不器用な愛で、意地悪なその唇で。









今日の放課後は、静かだった。

──何故なら千架くんが、教室にはいないから。


…あれからずっと目も合わせてくれなかった。

話しかけてもくれなければ、

見てもくれなかったと思う。

──仕方ないよね。



…どうせ今日だって
ほかの女の子たちと遊ぶんだろう。

でも遊ぶときはいつも
あたしに言って行くのが千架くんだったから。

…もしかして今日は来ないかもしれないけど待っていよう。……そして、謝りたい。

口下手でもいい─千架くんが大好きなんだってちゃんと千架くんに、言ってあげるの。







ガタリ、と何かが動いた音がした。あたしはその音に重いまぶたをふ、っとあげた。


……あれ、寝ちゃってたんだ…あたし。


起き上がり、窓を見る。…もう暗くて時刻は7時。真冬のこの時期は暗くなるのも当然早くて。

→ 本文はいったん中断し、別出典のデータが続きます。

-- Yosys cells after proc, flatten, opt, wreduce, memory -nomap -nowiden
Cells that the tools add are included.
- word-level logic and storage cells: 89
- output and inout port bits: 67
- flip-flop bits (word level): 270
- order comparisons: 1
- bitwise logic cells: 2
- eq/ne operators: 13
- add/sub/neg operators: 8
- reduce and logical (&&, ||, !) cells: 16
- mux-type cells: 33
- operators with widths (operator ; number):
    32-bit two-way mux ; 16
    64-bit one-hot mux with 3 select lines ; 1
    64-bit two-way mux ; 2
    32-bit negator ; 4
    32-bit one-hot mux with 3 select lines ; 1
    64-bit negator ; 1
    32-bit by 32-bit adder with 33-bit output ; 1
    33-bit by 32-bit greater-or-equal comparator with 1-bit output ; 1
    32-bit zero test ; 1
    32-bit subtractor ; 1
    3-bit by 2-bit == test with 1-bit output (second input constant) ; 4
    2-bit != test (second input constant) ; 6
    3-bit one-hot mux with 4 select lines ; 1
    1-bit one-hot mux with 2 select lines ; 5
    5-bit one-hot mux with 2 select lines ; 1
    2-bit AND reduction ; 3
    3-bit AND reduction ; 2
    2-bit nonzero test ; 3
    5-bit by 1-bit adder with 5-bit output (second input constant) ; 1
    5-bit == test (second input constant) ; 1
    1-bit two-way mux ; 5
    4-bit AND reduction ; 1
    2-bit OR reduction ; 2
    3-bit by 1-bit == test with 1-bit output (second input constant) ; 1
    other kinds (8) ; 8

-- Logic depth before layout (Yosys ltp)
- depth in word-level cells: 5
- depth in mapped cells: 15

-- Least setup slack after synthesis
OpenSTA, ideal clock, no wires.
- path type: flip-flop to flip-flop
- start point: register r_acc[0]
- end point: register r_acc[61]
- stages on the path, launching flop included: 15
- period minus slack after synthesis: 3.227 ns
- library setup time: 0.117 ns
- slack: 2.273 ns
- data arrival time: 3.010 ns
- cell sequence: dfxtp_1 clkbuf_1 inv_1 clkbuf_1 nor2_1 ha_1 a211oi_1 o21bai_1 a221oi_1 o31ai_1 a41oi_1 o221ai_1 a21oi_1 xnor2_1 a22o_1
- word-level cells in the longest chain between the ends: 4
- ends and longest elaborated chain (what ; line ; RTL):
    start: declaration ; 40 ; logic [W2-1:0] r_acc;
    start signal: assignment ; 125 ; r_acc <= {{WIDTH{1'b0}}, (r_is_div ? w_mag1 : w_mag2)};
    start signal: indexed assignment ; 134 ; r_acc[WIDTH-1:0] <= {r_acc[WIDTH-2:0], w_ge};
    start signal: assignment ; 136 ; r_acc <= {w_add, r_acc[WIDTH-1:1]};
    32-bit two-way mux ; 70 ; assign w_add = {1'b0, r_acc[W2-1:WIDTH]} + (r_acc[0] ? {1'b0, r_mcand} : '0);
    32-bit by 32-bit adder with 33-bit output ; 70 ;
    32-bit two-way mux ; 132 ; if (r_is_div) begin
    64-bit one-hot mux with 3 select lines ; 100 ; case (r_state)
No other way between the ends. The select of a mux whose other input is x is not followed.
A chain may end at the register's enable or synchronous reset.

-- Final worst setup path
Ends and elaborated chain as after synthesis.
## src/rtl/insn_encoder_loader.sv

```systemverilog
// insn_encoder_loader
//    Encodes symbolic LEGv8 instruction requests (kind + register/immediate
//    fields) into 32-bit words and writes them one after another into the
//    instruction-memory write port, starting at word 0.
//
// Ports
//    clk         system clock, rising edge
//    reset       asynchronous active-low reset
//    start       pulse: clear address/count/err, enter RUN
//    req_valid   request present
//    req_ready   request can be accepted this cycle
//    req_kind    0=LDUR 1=STUR 2=CBZ 3=ADD 4=SUB 5=AND 6=ORR 7=illegal
//    req_rd      Rd (R-type) / Rt (D-type, CB-type)
//    req_rn      Rn
//    req_rm      Rm (R-type only)
//    req_imm     D-type uses [8:0], CB-type uses [18:0]
//    imem_we     write strobe, one cycle per encoded word
//    imem_waddr  word address of the write
//    imem_wdata  encoded instruction
//    word_count  words written since last start (saturates at DEPTH)
//    full        DEPTH words written
//    err         sticky; an illegal kind was accepted since last start
//
// state  | meaning
// S_IDLE | after reset, waiting for start
// S_RUN  | accepting requests, one write per legal request
// S_FULL | all DEPTH slots written, no further requests until start

module insn_encoder_loader #(
   parameter int DEPTH = 64,
   parameter int AW    = $clog2(DEPTH)
) (
   input  logic          clk,
   input  logic          reset,
   input  logic          start,
   input  logic          req_valid,
   output logic          req_ready,
   input  logic [2:0]    req_kind,
   input  logic [4:0]    req_rd,
   input  logic [4:0]    req_rn,
   input  logic [4:0]    req_rm,
   input  logic [18:0]   req_imm,
   output logic          imem_we,
   output logic [AW-1:0] imem_waddr,
   output logic [31:0]   imem_wdata,
   output logic [AW:0]   word_count,
   output logic          full,
   output logic          err
);

   typedef enum logic [1:0] {S_IDLE, S_RUN, S_FULL} state_t;

   localparam logic [AW:0] LAST_SLOT = (AW+1)'(DEPTH - 1);

   state_t      state, state_nxt;
   logic        accept;
   logic        legal;
   logic [31:0] enc_word;

   assign legal  = (req_kind != 3'd7);
   assign accept = req_valid & req_ready;
   assign full   = (state == S_FULL);

   always_comb begin
      enc_word = 32'h0;
      case (req_kind)
         3'd0:    enc_word = {11'b11111000010, req_imm[8:0], 2'b00, req_rn, req_rd};
         3'd1:    enc_word = {11'b11111000000, req_imm[8:0], 2'b00, req_rn, req_rd};
         3'd2:    enc_word = {8'b10110100, req_imm, req_rd};
         3'd3:    enc_word = {11'b10001011000, req_rm, 6'b000000, req_rn, req_rd};
         3'd4:    enc_word = {11'b11001011000, req_rm, 6'b000000, req_rn, req_rd};
         3'd5:    enc_word = {11'b10001010000, req_rm, 6'b000000, req_rn, req_rd};
         3'd6:    enc_word = {11'b10101010000, req_rm, 6'b000000, req_rn, req_rd};
         default: enc_word = 32'h0;
      endcase
   end

   always_comb begin
      state_nxt = state;
      req_ready = (state == S_RUN) & ~start;
      if (start) begin
         state_nxt = S_RUN;
      end else begin
         case (state)
            S_RUN: begin
               // Only a real write consumes a slot; an illegal request at the
               // last slot leaves the slot free.
               if (accept && legal && (word_count == LAST_SLOT))
                  state_nxt = S_FULL;
            end
            default: state_nxt = state;
         endcase
      end
   end

   always_ff @(posedge clk or negedge reset) begin
      if (!reset) begin
         state      <= S_IDLE;
         imem_we    <= 1'b0;
         imem_waddr <= '0;
         imem_wdata <= 32'h0;
         word_count <= '0;
         err        <= 1'b0;
      end else begin
         state   <= state_nxt;
         imem_we <= 1'b0;
         if (start) begin
            word_count <= '0;
            err        <= 1'b0;
         end else if (accept) begin
            if (legal) begin
               imem_we    <= 1'b1;
               // Address never wraps: FULL blocks acceptance once count hits DEPTH.
               imem_waddr <= word_count[AW-1:0];
               imem_wdata <= enc_word;
               word_count <= word_count + 1'b1;
            end else begin
               err <= 1'b1;
            end
         end
      end
   end

endmodule
```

…結局千架くんは来てはくれなかった。そう思いながらも音がした扉の方へと視線を向ける。




「───あ、」

「…まだ、いたのね。」




音は扉の開いた音で、扉を開けたのは──今朝 千架くんと手を繋いで学校に向かった…由佳さん。


なんでココにいるんだろう、そう思った。…千架くんと帰ったんじゃないの?と思うと…少し、妬けた。